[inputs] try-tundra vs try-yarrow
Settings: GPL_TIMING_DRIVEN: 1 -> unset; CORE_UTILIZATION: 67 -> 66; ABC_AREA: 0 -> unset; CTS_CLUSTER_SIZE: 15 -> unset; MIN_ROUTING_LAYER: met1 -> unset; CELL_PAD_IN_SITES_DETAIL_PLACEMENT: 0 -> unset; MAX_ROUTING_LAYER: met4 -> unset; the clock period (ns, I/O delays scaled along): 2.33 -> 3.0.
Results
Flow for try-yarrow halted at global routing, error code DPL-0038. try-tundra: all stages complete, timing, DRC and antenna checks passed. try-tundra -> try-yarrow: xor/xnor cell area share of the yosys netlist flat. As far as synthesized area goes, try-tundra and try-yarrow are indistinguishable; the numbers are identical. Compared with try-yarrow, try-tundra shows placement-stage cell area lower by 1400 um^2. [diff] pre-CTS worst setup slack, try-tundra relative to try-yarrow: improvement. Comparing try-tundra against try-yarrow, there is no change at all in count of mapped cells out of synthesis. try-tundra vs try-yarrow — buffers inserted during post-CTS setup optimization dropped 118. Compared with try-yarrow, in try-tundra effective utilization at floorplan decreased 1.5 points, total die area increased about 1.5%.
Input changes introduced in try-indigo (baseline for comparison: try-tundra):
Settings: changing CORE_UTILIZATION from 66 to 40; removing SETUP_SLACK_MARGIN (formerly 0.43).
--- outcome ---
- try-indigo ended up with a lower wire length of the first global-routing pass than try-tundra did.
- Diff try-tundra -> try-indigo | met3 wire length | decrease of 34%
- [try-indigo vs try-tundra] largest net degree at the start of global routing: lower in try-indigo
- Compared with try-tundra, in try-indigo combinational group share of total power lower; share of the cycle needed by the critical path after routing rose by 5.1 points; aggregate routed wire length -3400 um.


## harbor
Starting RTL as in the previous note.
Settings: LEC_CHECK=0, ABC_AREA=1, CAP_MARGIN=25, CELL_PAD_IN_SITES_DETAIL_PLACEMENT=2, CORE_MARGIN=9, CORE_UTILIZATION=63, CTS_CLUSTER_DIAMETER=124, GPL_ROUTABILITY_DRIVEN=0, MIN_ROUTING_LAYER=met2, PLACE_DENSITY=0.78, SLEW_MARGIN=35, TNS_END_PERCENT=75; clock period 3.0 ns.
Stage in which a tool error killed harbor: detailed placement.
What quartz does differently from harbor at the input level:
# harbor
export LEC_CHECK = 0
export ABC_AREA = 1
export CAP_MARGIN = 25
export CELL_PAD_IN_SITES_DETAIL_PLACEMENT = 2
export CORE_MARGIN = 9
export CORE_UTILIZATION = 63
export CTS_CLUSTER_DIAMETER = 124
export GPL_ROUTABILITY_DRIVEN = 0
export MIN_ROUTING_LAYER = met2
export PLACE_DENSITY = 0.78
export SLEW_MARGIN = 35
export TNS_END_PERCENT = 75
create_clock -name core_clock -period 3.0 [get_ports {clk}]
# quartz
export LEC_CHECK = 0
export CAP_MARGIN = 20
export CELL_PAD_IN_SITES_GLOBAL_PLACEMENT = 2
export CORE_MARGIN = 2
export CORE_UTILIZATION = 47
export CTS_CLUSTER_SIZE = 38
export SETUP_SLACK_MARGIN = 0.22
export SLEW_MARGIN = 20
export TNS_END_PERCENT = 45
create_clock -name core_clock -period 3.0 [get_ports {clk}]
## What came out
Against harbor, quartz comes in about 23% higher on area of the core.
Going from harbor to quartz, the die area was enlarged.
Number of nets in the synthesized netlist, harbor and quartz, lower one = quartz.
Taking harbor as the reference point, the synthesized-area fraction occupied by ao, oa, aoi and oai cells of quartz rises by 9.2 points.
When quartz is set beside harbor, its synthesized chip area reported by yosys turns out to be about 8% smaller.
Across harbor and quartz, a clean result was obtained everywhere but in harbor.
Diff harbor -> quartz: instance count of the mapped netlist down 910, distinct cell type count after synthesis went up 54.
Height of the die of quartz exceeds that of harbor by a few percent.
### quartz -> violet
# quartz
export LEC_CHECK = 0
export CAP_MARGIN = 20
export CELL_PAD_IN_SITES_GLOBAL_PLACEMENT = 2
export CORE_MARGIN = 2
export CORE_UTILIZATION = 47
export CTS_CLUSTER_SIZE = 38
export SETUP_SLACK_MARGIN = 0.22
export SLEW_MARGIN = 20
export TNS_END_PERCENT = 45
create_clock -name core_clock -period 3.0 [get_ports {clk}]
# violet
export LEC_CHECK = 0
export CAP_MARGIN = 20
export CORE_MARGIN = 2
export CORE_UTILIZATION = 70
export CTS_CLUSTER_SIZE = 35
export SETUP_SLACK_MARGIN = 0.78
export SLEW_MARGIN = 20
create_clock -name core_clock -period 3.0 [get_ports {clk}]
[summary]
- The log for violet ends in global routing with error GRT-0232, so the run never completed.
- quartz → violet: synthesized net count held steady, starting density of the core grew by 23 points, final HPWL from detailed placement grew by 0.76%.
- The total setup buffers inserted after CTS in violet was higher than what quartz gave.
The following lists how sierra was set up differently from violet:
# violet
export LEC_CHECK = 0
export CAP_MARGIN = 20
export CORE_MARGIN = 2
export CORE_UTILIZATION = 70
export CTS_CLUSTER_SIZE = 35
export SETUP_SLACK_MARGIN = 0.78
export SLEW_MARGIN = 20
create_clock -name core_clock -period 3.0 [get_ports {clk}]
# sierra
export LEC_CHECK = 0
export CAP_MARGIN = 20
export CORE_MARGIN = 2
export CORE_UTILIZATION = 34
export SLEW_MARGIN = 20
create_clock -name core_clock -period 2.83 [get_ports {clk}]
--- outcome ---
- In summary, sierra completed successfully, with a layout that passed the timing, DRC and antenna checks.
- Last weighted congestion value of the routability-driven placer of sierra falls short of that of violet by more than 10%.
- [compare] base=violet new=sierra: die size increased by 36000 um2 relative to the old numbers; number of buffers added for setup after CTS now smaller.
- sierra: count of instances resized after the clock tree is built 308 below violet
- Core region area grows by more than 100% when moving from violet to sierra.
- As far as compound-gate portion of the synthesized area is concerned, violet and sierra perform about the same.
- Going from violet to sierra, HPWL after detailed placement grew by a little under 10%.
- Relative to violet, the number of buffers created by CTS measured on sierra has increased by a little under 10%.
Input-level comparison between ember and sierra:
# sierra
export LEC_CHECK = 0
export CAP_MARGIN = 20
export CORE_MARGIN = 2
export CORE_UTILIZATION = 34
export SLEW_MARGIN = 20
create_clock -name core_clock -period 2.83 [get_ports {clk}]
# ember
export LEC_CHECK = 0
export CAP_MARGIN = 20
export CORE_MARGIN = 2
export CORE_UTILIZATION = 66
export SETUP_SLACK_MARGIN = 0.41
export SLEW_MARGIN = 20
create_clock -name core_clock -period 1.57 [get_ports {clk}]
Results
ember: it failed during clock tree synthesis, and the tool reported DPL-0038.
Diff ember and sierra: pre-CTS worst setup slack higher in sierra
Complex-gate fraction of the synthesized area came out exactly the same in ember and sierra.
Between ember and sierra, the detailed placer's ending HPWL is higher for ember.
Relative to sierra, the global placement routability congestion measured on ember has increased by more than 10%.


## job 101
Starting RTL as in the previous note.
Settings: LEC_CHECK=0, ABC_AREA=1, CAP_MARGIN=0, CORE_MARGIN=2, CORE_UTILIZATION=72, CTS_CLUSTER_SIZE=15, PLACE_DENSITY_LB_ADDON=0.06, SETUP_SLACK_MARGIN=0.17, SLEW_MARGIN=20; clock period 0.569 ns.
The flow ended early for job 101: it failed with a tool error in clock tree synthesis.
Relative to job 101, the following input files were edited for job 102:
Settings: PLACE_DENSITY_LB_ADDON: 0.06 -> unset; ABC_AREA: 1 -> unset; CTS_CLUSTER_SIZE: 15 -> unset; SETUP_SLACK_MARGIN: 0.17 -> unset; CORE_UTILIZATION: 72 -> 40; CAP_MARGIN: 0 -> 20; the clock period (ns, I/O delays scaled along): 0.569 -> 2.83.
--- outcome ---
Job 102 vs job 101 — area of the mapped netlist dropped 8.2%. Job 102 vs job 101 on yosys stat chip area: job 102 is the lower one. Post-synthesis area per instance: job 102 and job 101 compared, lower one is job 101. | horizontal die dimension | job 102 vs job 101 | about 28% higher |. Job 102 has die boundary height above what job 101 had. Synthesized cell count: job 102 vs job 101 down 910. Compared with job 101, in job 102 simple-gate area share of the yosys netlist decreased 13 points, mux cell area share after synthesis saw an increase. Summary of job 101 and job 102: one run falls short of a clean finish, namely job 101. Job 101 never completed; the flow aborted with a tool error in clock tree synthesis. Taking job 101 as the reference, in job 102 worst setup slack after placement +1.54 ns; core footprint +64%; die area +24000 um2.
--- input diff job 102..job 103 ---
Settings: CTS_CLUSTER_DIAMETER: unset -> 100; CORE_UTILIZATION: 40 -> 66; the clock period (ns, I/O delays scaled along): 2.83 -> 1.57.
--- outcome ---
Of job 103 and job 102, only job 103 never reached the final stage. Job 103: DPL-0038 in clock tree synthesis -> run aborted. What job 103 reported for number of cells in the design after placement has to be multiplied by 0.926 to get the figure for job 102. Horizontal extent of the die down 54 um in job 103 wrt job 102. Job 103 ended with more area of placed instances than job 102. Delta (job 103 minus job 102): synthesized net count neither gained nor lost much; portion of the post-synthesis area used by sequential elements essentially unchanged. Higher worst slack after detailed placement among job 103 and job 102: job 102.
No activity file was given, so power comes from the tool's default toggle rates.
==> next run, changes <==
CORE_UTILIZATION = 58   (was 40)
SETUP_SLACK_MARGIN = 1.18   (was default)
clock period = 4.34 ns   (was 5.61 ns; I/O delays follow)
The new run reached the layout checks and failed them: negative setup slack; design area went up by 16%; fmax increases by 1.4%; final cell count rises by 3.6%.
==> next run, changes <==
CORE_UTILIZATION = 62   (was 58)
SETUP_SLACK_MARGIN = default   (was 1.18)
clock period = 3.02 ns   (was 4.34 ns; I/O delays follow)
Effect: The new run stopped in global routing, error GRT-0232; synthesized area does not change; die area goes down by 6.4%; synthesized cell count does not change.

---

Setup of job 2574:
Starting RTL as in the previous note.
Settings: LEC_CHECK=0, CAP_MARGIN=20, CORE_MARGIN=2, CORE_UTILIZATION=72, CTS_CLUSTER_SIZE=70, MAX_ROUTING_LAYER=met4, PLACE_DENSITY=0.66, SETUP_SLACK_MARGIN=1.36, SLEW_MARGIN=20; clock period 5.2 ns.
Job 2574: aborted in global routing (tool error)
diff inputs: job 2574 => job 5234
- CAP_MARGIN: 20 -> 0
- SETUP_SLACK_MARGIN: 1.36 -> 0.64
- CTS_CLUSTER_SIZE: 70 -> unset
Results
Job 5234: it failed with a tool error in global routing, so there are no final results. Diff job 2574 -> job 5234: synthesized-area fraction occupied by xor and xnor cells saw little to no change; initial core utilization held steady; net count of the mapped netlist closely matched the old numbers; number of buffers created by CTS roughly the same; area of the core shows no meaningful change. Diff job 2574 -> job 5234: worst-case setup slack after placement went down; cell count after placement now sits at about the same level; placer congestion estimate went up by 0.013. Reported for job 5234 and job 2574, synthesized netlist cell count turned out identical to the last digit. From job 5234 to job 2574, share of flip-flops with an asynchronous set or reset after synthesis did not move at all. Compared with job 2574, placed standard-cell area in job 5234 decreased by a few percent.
## pcs_10g_top
module pcs_10g_top #(
    parameter INIT_IDLE_DISPATCH = 1   
) (
    input  wire        clk,            
    input  wire        rst_n,          
    input  wire [63:0] xgmii_txd,      
    input  wire [7:0]  xgmii_txc,      
    output wire [63:0] xgmii_rxd,      
    output wire [7:0]  xgmii_rxc,      
    output wire [15:0] gth_txdata,     
    output wire [1:0]  gth_txheader,   
    output wire        gth_txdata_valid,
    input  wire [15:0] gth_rxdata,     
    input  wire [1:0]  gth_rxheader,   
    input  wire        gth_rxdata_valid,
    input  wire        gth_rxheader_valid,
    output wire        gth_txsequence_done,  
    input  wire        gth_rxgearboxslip,    
    output wire        block_lock,     
    output wire        hi_ber,         
    output wire        pcs_status,     
    output wire        rx_link_up,     
    output wire        tx_encode_err,  
    output wire        rx_decode_err,  
    output wire [15:0] ber_count,      
    output wire [7:0]  errored_blocks, 
    input  wire        status_read,    
    output wire        pcs_status_ll   
);
wire [65:0] enc_block;
wire        enc_valid;
wire        enc_error;
pcs_10g_enc_64b66b u_encoder (
    .clk            (clk),
    .rst_n          (rst_n),
    .xgmii_txd      (xgmii_txd),
    .xgmii_txc      (xgmii_txc),
    .tx_block        (enc_block),
    .tx_block_valid  (enc_valid),
    .encode_error    (enc_error)
);
assign tx_encode_err = enc_error;
wire [65:0] scr_block;
wire        scr_valid;
pcs_10g_scrambler u_scrambler (
    .clk              (clk),
    .rst_n            (rst_n),
    .tx_block_in       (enc_block),
  ...
Size in the first run: roughly 5700 cells after synthesis, ~750 flip-flops, roughly 220 I/O pins, ~0.043 mm^2 of cells after synthesis.
clock: 1.98 ns
lec_check: 0
abc_area: 1
cap_margin: 20
core_margin: 2
core_utilization: 71
cts_cluster_diameter: 240
cts_cluster_size: 70
gpl_timing_driven: 1
hold_slack_margin: 0.27
max_routing_layer: met5
place_density_lb_addon: 0.11
setup_slack_margin: 0.39
slew_margin: 20
tns_end_percent: 80
run.sh (not shown) runs the stock make flow with config.mk's settings and CLKGATE_MAP_FILE=.
The baseline failed in global routing.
• • • •
> _WORK TO BE COMPLETED_: Count every line of the entries that includes "measured", and say the number alone.

> _TASK RESPONSE_: 2